CHICAGO - Standard & Poor's Tuesday revised its outlook on Michigan to stable from positive amid softening revenues.
The ratings action comes ahead of the state's sale of $86 million of general obligation bonds.
The rating remains AA-minus.
Analysts cited several reasons for the move, one of which is the state's recent decision to draw $195 million from its rainy-day fund for bankrupt Detroit.
The move is a blow to Gov. Rick Snyder and top budget officials who have repeatedly said one of their top priorities is to regain the state's prized triple-A rating.
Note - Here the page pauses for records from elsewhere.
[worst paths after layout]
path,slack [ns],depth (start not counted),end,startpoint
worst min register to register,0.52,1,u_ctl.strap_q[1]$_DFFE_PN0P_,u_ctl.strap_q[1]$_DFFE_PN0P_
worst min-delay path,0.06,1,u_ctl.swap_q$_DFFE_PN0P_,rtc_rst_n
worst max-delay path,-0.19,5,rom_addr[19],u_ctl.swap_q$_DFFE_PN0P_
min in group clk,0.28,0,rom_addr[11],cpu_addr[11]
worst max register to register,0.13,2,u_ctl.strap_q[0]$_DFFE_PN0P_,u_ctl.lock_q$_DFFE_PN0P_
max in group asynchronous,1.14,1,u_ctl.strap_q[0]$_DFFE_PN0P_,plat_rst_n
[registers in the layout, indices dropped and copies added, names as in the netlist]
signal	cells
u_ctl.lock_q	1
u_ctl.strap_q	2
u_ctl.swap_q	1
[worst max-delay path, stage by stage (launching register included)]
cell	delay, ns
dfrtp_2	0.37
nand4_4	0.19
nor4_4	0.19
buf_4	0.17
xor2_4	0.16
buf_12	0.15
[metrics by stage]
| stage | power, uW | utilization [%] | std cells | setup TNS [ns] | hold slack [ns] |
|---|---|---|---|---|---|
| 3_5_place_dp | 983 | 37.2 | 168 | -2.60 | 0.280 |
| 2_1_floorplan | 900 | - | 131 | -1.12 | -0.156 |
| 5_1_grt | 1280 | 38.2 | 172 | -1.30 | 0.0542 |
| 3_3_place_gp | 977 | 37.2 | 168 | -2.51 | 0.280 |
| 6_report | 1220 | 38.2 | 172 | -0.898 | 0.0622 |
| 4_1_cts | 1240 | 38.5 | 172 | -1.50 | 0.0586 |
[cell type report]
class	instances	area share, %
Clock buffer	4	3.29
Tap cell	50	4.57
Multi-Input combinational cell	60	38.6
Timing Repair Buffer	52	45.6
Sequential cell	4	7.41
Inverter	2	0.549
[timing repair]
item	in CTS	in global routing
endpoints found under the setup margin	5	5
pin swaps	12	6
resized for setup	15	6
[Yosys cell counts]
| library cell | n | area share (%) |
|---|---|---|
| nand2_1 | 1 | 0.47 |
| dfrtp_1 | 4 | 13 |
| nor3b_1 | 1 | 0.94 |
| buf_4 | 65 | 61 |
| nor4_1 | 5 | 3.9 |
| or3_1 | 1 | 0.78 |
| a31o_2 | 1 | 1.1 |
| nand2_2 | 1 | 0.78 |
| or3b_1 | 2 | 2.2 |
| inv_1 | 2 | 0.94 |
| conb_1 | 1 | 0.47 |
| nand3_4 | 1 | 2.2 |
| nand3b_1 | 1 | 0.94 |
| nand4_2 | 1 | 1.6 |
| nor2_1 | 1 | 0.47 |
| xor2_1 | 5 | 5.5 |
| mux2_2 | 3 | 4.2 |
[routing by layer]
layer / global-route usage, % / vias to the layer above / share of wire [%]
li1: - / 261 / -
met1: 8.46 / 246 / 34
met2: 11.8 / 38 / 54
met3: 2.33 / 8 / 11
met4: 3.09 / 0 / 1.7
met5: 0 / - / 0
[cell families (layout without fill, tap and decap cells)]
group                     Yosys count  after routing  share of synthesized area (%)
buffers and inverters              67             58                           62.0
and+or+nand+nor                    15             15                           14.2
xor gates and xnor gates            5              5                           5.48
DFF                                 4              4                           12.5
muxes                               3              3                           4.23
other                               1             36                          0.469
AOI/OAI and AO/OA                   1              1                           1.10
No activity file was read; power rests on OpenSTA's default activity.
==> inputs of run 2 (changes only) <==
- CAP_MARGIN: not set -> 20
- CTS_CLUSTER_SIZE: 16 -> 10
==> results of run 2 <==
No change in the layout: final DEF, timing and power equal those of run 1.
"The outlook revision reflects recent softening in projected fiscal 2014 revenues, expected slow economic growth, and anticipated declines in general fund and budget stabilization reserve fund balances in fiscal 2014 because of weak April income tax receipts, budgeted general fund drawdowns, and a lower-than-expected balance in the state's budget stabilization reserve fund," analyst David Hitchcock said in a press release.
Michigan's strengths include an improved fund balance in 2013, strong cash position, and good budget management.
But "the cyclical nature of the state economy, with its exposure to vehicle manufacturing and consequent cyclical financial pressures offset these strengths," Hitchcock said. He also cited pending litigation against recent state pension reforms.
"The state budget stabilization fund appropriation to the Detroit bankruptcy settlement also raises questions as to potential future state contributions to other distressed localities and school districts, and we will monitor the uniqueness of this event," the firm said.
Also Tuesday, Fitch Ratings affirmed its AA rating on the state's general obligation bonds and its stable outlook.